$ cat src/rtl/mem_data_port.sv
// mem_data_port
// MEM-stage data-memory port. Takes a load/store from the EX/MEM register,
// issues it to data memory with registered request signals, stalls the
// pipeline until dmem_resp, lane-shifts store data and extends load data.
//
// Parameters:
//   ADDR_W : address width
//   DATA_W : data width (only 32 is supported)
//
// Ports:
//   clk, rst        : clock, asynchronous active-high reset
//   req_read        : EX/MEM holds a load
//   req_write       : EX/MEM holds a store (never together with req_read)
//   addr            : word-aligned address
//   bit_shift       : byte offset within the word
//   funct3          : RV32I load/store width code
//   byte_enable     : store byte-lane mask, already offset-shifted
//   wdata           : unshifted store data
//   advance         : pipeline advancing this cycle
//   stall           : hold all pipeline registers
//   load_data       : extended load result
//   load_valid      : load_data valid (DONE after a read)
//   dmem_*          : registered data-memory request, read data and response
//   misalign_err    : only with MISALIGN_TRAP_EN; misaligned access trapped
//
// Optional feature macro: MISALIGN_TRAP_EN
module mem_data_port #(
    parameter int unsigned ADDR_W = 32,
    parameter int unsigned DATA_W = 32
) (
    input  logic              clk,
    input  logic              rst,
    input  logic              req_read,
    input  logic              req_write,
    input  logic [ADDR_W-1:0] addr,
    input  logic [1:0]        bit_shift,
    input  logic [2:0]        funct3,
    input  logic [3:0]        byte_enable,
    input  logic [DATA_W-1:0] wdata,
    input  logic              advance,
    output logic              stall,
    output logic [DATA_W-1:0] load_data,
    output logic              load_valid,
    output logic [ADDR_W-1:0] dmem_address,
    output logic              dmem_read,
    output logic              dmem_write,
    output logic [3:0]        dmem_mbe,
    output logic [DATA_W-1:0] dmem_wdata,
    input  logic [DATA_W-1:0] dmem_rdata,
    input  logic              dmem_resp
`ifdef MISALIGN_TRAP_EN
    ,
    output logic              misalign_err
`endif
);

    typedef enum logic [1:0] {StIdle, StBusy, StDone} state_e;

    state_e            state_q;
    logic [2:0]        funct3_q;
    logic [1:0]        shift_q;
    logic              is_read_q;
    logic              req;
    logic              misaligned;
    logic [DATA_W-1:0] rshift;
    logic [DATA_W-1:0] ext;

    assign req = req_read | req_write;

`ifdef MISALIGN_TRAP_EN
    // lw/sw need offset 0; halfwords must not straddle the word boundary.
    assign misaligned = ((funct3 == 3'b010) && (bit_shift != 2'd0)) ||
                        ((funct3[1:0] == 2'b01) && (bit_shift == 2'd3));
`else
    assign misaligned = 1'b0;
`endif

    // Gated by rst so every output reads 0 while reset is held.
    assign stall = ~rst & req & (state_q != StDone);

    // Lane extraction; halfword at offset 3 sees zeros shifted in as its upper byte.
    always_comb begin
        rshift = dmem_rdata >> {shift_q, 3'b000};
        case (funct3_q)
            3'b000:  ext = {{(DATA_W-8){rshift[7]}}, rshift[7:0]};
            3'b100:  ext = {{(DATA_W-8){1'b0}}, rshift[7:0]};
            3'b001:  ext = {{(DATA_W-16){rshift[15]}}, rshift[15:0]};
            3'b101:  ext = {{(DATA_W-16){1'b0}}, rshift[15:0]};
            default: ext = dmem_rdata;
        endcase
    end

    always_ff @(posedge clk or posedge rst) begin
        if (rst) begin
            state_q      <= StIdle;
            funct3_q     <= 3'b000;
            shift_q      <= 2'd0;
            is_read_q    <= 1'b0;
            load_data    <= '0;
            load_valid   <= 1'b0;
            dmem_address <= '0;
            dmem_read    <= 1'b0;
            dmem_write   <= 1'b0;
            dmem_mbe     <= 4'b0000;
            dmem_wdata   <= '0;
        end else begin
            case (state_q)
                StIdle: begin
                    if (req) begin
                        if (misaligned) begin
                            // Trapped: no memory access, straight to DONE.
                            state_q    <= StDone;
                            load_data  <= '0;
                            load_valid <= 1'b0;
                        end else begin
                            state_q      <= StBusy;
                            dmem_address <= addr;
                            dmem_mbe     <= req_read ? 4'b1111 : byte_enable;
                            dmem_wdata   <= wdata << {bit_shift, 3'b000};
                            dmem_read    <= req_read;
                            dmem_write   <= req_write;
                            funct3_q     <= funct3;
                            shift_q      <= bit_shift;
                            is_read_q    <= req_read;
                        end
                    end
                end
                StBusy: begin
                    if (dmem_resp) begin
                        dmem_read  <= 1'b0;
                        dmem_write <= 1'b0;
                        load_valid <= is_read_q;
                        if (is_read_q) begin
                            load_data <= ext;
                        end
                        state_q <= StDone;
                    end
                end
                StDone: begin
                    // Hold here until the pipeline moves; never re-issue.
                    if (advance) begin
                        state_q    <= StIdle;
                        load_valid <= 1'b0;
                    end
                end
                default: state_q <= StIdle;
            endcase
        end
    end

`ifdef MISALIGN_TRAP_EN
    always_ff @(posedge clk or posedge rst) begin
        if (rst) begin
            misalign_err <= 1'b0;
        end else if ((state_q == StIdle) && req && misaligned) begin
            misalign_err <= 1'b1;
        end else if ((state_q == StDone) && advance) begin
            misalign_err <= 1'b0;
        end
    end
`endif

endmodule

---

## Activity
Search the listing for the string "request". Copy each line where it turns up.

## Task response
// issues it to data memory with registered request signals, stalls the
//   dmem_*          : registered data-memory request, read data and response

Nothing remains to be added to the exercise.